> **Available data**:

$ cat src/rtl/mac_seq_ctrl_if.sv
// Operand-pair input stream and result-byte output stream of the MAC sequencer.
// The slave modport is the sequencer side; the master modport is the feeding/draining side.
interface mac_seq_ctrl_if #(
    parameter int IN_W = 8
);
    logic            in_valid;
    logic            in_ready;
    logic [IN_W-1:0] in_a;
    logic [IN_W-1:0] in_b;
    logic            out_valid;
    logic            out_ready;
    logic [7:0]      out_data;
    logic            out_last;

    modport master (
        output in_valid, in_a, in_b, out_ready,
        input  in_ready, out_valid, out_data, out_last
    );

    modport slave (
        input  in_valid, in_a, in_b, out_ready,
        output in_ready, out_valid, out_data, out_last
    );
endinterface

...

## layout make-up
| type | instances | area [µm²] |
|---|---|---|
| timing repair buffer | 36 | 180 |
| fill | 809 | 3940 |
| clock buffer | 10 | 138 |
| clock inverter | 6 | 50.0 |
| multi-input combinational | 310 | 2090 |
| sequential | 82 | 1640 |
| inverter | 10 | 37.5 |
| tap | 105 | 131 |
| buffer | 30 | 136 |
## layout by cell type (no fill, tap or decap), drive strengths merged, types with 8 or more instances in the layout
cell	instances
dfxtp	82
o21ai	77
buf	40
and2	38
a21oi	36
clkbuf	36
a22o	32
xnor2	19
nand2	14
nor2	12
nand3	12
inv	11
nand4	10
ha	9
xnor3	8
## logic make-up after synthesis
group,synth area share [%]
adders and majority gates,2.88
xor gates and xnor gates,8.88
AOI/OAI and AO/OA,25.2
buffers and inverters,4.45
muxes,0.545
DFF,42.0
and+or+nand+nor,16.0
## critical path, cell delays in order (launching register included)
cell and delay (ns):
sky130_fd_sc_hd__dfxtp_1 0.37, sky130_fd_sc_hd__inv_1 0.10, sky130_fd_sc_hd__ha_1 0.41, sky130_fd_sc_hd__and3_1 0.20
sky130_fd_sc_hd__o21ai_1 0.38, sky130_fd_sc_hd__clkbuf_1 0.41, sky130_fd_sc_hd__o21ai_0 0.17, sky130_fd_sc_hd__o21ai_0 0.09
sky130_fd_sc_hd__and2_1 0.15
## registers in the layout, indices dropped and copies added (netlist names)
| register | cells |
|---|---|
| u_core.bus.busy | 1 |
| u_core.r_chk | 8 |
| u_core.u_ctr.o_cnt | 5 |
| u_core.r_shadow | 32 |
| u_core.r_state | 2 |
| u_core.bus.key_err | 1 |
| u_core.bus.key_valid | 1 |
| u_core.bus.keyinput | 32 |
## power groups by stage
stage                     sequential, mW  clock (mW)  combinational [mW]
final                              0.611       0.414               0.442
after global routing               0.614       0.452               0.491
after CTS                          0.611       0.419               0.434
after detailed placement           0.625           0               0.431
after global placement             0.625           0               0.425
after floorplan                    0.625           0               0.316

---

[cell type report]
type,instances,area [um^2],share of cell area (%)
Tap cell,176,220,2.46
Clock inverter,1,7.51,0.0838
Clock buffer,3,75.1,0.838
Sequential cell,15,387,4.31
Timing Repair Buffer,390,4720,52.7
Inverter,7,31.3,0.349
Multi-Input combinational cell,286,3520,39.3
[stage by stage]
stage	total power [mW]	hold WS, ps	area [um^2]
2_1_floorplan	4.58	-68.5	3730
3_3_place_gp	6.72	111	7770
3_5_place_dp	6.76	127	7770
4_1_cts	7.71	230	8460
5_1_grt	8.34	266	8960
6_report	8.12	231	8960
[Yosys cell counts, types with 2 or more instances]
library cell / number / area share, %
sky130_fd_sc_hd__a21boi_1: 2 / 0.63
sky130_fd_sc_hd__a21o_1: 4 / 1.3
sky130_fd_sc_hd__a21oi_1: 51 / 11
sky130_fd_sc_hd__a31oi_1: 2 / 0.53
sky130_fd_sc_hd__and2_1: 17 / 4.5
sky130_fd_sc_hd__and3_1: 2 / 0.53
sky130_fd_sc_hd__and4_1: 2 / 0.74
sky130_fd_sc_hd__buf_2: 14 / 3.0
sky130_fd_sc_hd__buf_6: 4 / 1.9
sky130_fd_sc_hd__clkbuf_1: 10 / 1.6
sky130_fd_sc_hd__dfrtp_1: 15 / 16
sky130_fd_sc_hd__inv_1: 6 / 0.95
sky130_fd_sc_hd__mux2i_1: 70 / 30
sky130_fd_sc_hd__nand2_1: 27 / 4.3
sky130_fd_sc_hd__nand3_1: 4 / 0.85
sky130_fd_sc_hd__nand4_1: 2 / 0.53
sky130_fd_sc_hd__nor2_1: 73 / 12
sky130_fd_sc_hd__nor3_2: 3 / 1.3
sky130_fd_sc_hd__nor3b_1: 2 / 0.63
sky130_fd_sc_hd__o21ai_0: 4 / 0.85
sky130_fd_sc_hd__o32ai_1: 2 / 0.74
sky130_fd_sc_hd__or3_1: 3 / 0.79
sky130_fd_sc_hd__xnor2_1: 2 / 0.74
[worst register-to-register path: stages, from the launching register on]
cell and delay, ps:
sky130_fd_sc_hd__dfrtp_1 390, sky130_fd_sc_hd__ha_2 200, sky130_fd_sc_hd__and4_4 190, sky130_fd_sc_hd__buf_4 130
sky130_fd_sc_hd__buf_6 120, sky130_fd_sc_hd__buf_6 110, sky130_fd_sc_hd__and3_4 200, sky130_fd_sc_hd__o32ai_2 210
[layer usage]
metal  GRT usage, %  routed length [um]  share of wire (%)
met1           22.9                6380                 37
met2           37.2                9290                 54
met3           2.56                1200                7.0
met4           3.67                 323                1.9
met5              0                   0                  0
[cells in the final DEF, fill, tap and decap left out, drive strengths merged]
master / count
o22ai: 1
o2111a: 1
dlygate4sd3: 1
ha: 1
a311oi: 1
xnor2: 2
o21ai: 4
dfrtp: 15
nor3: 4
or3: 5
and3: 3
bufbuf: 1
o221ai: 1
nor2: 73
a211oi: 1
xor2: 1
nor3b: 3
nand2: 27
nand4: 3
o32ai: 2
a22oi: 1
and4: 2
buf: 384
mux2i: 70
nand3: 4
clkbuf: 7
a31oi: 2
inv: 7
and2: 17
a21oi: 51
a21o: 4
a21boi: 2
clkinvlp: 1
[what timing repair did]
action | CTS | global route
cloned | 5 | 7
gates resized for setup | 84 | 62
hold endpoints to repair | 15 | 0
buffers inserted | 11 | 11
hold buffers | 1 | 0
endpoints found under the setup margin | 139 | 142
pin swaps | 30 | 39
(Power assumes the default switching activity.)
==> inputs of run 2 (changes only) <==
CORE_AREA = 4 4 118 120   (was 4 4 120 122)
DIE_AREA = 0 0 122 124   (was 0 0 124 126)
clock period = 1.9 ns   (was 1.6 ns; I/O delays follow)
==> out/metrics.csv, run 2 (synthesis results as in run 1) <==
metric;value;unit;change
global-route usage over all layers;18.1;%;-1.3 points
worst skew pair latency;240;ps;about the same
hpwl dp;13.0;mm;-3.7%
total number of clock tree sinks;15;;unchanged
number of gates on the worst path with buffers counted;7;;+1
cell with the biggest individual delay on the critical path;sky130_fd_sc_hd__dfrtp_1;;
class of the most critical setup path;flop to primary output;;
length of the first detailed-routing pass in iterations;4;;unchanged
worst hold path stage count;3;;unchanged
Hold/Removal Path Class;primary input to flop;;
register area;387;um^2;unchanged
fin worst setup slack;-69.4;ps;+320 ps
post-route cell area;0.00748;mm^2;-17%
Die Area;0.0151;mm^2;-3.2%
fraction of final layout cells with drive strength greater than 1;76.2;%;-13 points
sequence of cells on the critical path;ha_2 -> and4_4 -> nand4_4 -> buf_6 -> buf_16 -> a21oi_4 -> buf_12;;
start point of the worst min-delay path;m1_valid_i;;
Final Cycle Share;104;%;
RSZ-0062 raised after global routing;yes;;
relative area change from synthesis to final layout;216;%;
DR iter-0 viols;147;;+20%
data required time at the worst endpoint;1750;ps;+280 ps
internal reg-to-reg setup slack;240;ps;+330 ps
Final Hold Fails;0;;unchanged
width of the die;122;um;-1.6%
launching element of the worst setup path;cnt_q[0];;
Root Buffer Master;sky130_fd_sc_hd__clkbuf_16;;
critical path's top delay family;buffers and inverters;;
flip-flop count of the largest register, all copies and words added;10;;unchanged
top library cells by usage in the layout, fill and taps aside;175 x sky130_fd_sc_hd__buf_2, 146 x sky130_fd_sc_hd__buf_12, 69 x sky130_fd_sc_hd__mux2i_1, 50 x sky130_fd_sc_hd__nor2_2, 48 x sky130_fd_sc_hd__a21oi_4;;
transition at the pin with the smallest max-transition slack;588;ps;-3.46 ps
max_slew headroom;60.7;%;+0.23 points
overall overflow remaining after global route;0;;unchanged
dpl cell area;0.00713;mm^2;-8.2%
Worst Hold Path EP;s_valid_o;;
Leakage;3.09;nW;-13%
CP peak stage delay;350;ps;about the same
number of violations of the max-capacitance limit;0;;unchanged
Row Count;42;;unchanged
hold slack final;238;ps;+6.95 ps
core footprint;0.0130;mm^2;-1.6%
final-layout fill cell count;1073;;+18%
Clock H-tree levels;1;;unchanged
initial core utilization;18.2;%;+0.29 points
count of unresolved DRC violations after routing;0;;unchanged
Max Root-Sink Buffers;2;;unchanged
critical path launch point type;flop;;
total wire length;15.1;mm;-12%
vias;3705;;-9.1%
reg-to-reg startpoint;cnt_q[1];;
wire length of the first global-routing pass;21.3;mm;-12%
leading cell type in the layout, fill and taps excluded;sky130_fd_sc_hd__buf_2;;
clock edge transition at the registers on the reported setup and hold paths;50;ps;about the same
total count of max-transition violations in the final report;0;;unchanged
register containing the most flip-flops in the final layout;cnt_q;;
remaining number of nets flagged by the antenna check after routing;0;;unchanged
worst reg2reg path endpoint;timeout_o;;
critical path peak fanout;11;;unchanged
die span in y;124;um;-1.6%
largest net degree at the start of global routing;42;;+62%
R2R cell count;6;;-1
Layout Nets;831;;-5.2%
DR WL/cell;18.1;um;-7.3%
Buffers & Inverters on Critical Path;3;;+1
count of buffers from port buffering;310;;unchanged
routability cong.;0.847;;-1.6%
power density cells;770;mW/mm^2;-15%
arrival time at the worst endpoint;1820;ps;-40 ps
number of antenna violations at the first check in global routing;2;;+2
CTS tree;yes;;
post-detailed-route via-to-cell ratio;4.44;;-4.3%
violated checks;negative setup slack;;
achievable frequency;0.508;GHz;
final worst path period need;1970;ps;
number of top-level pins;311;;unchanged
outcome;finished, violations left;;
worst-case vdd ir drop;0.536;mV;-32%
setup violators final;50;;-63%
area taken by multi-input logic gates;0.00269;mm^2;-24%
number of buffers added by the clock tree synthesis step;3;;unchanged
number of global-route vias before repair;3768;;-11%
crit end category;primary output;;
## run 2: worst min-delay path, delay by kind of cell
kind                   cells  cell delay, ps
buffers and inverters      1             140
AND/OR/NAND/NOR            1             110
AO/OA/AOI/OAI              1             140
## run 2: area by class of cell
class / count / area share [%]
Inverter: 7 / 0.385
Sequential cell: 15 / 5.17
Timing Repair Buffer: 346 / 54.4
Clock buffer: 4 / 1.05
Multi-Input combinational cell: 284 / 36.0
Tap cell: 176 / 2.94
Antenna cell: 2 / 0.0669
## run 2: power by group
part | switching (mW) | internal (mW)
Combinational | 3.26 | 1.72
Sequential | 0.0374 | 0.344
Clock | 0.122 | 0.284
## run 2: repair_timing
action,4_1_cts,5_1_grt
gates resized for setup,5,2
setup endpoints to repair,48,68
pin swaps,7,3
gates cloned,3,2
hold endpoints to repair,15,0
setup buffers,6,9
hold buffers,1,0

> **Assignment**: Lines in the records that hold "routing" should be tallied, with the total given on its own.

> **Written reply**: 8